I was surprised by my eyes tearing up watching the car-washers bustle around the Toyota in front of me. A young lady walked up to my window.
“What are we raising money for?” I asked her.
“4-H,” she smiled broadly, and thanked me as I handed her my six dollars of cash. Young people doing something for good makes me cry? People doing things in community makes me cry? Me getting to peripherally help as I donated money to the cause makes me cry? Apparently so.

Oh yeah, forty years ago, I cried at the Jerry Lewis Muscular Dystrophy telethons. He did those until 2010 when he was 84. He and all those celebrities giving their time for free to raise money to help people.

This Les Schwab center frequently donates their space, and precious water, to help groups raise money for what they believe in. Les Schwab himself and his wife donated money to a local hospital to build a wing in honor of their son. A native Oregonian, Les was born in Bend and died in Prineville eleven years ago. A town I had not heard of until my young ones drove through there in June, looking for a place in Oregon to settle down with all their critters and call their own.

A place to call our own. A place where we belong. My daughter, Dorothy, is so happy in their new home: a town with a population of two hundred and fifty-three, with no grocery store, no police department, no laundry-mat, yet a strong sense of community.
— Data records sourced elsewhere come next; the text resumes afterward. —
===== src/rtl/vpc_result.sv =====
module vpc_result #(
  parameter int PC_W   = 32,
  parameter int ITER_W = 4
) (
  input  logic              clk,
  input  logic              rst_n,
  input  logic              load,
  input  logic              load_taken,
  input  logic [PC_W-1:0]   load_target,
  input  logic [ITER_W-1:0] load_iter,
  input  logic              res_ready,
  output logic              res_valid,
  output logic              res_taken,
  output logic [PC_W-1:0]   res_target,
  output logic [ITER_W-1:0] res_iter
);

  logic              valid_q, valid_d;
  logic              taken_q;
  logic [PC_W-1:0]   target_q;
  logic [ITER_W-1:0] iter_q;

  always_comb begin
    valid_d = valid_q;
    if (load)                      valid_d = 1'b1;
    else if (valid_q && res_ready) valid_d = 1'b0;
  end

  always_ff @(posedge clk or negedge rst_n) begin
    if (!rst_n) valid_q <= 1'b0;
    else        valid_q <= valid_d;
  end

  always_ff @(posedge clk or negedge rst_n) begin
    if (!rst_n) begin
      taken_q  <= 1'b0;
      target_q <= '0;
      iter_q   <= '0;
    end else if (load) begin
      taken_q  <= load_taken;
      target_q <= load_target;
      iter_q   <= load_iter;
    end
  end

  assign res_valid  = valid_q;
  assign res_taken  = taken_q;
  assign res_target = target_q;
  assign res_iter   = iter_q;

  // an unconsumed result stays put
  p_res_hold_r8: assert property (@(posedge clk) disable iff (!rst_n)
    (res_valid && !res_ready) |=>
      (res_valid && $stable(res_taken) && $stable(res_target) && $stable(res_iter)));

endmodule


===== src/rtl/vpc_iter_pred.sv =====
module vpc_iter_pred #(
  parameter int PC_W     = 32,
  parameter int GHR_W    = 16,
  parameter int MAX_ITER = 12,
  localparam int ITER_W  = (MAX_ITER > 2) ? $clog2(MAX_ITER) : 1
) (
  input  logic              clk,
  input  logic              rst_ni,
  input  logic              req_valid,
  output logic              req_ready,
  input  logic [PC_W-1:0]   req_pc,
  input  logic [GHR_W-1:0]  req_ghr,
  output logic              lk_valid,
  output logic [PC_W-1:0]   lk_vpc,
  output logic [GHR_W-1:0]  lk_vghr,
  output logic [ITER_W-1:0] lk_iter,
  input  logic              dir_taken,
  input  logic              btb_hit,
  input  logic [PC_W-1:0]   btb_target,
  output logic              res_valid,
  input  logic              res_ready,
  output logic              res_taken,
  output logic [PC_W-1:0]   res_target,
  output logic [ITER_W-1:0] res_iter
);

  logic [1:0] rst_sync_q;
  logic       rst_n;

  always_ff @(posedge clk or negedge rst_ni) begin
    if (!rst_ni) rst_sync_q <= 2'b00;
    else         rst_sync_q <= {rst_sync_q[0], 1'b1};
  end
  assign rst_n = rst_sync_q[1];

  logic              start, walk_busy, pend, done, done_taken;
  logic [PC_W-1:0]   done_target;
  logic [ITER_W-1:0] done_iter;

  assign req_ready = rst_n & ~(walk_busy | pend | res_valid);
  assign start     = req_valid & req_ready;

  vpc_issue #(
    .PC_W(PC_W), .GHR_W(GHR_W), .MAX_ITER(MAX_ITER), .ITER_W(ITER_W)
  ) issue_i (
    .clk(clk), .rst_n(rst_n), .start(start), .start_pc(req_pc),
    .start_ghr(req_ghr), .stop(done), .busy(walk_busy),
    .lk_valid(lk_valid), .lk_vpc(lk_vpc), .lk_vghr(lk_vghr), .lk_iter(lk_iter)
  );

  vpc_resolve #(
    .PC_W(PC_W), .MAX_ITER(MAX_ITER), .ITER_W(ITER_W)
  ) resolve_i (
    .clk(clk), .rst_n(rst_n), .lk_valid(lk_valid), .lk_iter(lk_iter),
    .dir_taken(dir_taken), .btb_hit(btb_hit), .btb_target(btb_target),
    .pend(pend), .done(done), .done_taken(done_taken),
    .done_target(done_target), .done_iter(done_iter)
  );

  vpc_result #(
    .PC_W(PC_W), .ITER_W(ITER_W)
  ) result_i (
    .clk(clk), .rst_n(rst_n), .load(done), .load_taken(done_taken),
    .load_target(done_target), .load_iter(done_iter), .res_ready(res_ready),
    .res_valid(res_valid), .res_taken(res_taken), .res_target(res_target),
    .res_iter(res_iter)
  );

  // no lookup leaves an idle block
  p_no_lookup_idle_r9: assert property (@(posedge clk) disable iff (!rst_n)
    req_ready |-> !lk_valid);

  // the first lookup after acceptance carries the request PC and history
  p_first_lookup_r1: assert property (@(posedge clk) disable iff (!rst_n)
    start |=> (lk_valid && lk_iter == '0 && lk_vpc == $past(req_pc) && lk_vghr == $past(req_ghr)));

  // a deciding answer raises the result valid in the next cycle
  p_result_follows_r8: assert property (@(posedge clk) disable iff (!rst_n)
    done |=> res_valid);

endmodule


===== config.mk =====
export PLATFORM = sky130hd
export DESIGN_NAME = vpc_iter_pred
export DESIGN_NICKNAME = d
export VERILOG_FILES = /design/src/rtl/vpc_pkg.sv /design/src/rtl/vpc_issue.sv /design/src/rtl/vpc_resolve.sv /design/src/rtl/vpc_result.sv /design/src/rtl/vpc_iter_pred.sv
export SDC_FILE = /design/constraint.sdc
export NUM_CORES = 1
export LEC_CHECK = 0
export ABC_AREA = 0
export BUFFER_PORTS_ARGS = -buffer_cell sky130_fd_sc_hd__clkbuf_2
export CORE_MARGIN = 2
export CORE_UTILIZATION = 49
export DETAILED_ROUTE_END_ITERATION = 8
export GPL_TIMING_DRIVEN = 0
export PLACE_DENSITY = 0.84
export SYNTH_ARGS = -nofsm -noshare
export SYNTH_HDL_FRONTEND = slang
export SYNTH_SLANG_ARGS = --single-unit
export TNS_END_PERCENT = 1

===== constraint.sdc =====
create_clock -name clk -period 4.1 [get_ports clk]
set_input_delay 0.615 -clock clk [delete_from_list [all_inputs] [get_ports clk]]
set_output_delay 0.615 -clock clk [all_outputs]
set_load 0.01 [all_outputs]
By their second day there, the mayor had stopped by to meet my young ones, as well as many of the townspeople; one bringing a loaf of fresh-baked blueberry lemon bread. Really? Yup.

“This is our place, Mom. We belong here,” Dorothy said to me several times. There was a doe on the doorstep of the motel when I went back to it Tuesday night. A guy driving by in an old pick-up truck stuck his arm out the window and waved at me as he saw me sitting on the edge of the kiddoes’ property, writing in my journal. Did I wave back? Sure did!

Idyllic? In many respects. Perfectly harmonious? No, people do people things. A woman was arrested for assaulting her boyfriend a few nights before I got there. The neighbors asked how they could help. Community.

The worldwide community. Jerry Lewis also worked with UNICEF, in the Civil Rights Movement, and ‘Jerry’s House’, a home for traumatized children in Melbourne, Australia.

“Leave the world better than you found it,” was a much repeated value in my home growing up, as was, “Give more than you take.” I certainly took those caveats to heart, working in a social services career for decades. Also tending to be an ‘over-responsible’ person, I have had trouble seeing what is my part and what is not. If I see something that needs to be done, and it is not being done, and since it must be done, then I better do it. Right? Good question. I certainly have a history of jumping in to help people, situations, and organizations. That is a juicy topic for another time.

Yet when people do things simply to help others, to be part of something, it shapes a community – be it a telethon, a hospital donation, a go-fund-me campaign, a neighborhood watch, or a meet-up group. When I see those things happen, it often moves me as I see the humanity in people, something that seems lacking in observing the world these days, whether local or international.

Or when I hold baby goats. The gentleness of them of them fills my heart. I totally enjoy kittens and puppies and baby rabbits. Yet there is something so tender about the baby goats which connected me to my own life, their new innocent lives, and the wonder of life itself.

Crying… and life. They’ve gone hand in hand many times for me as I look for where I belong.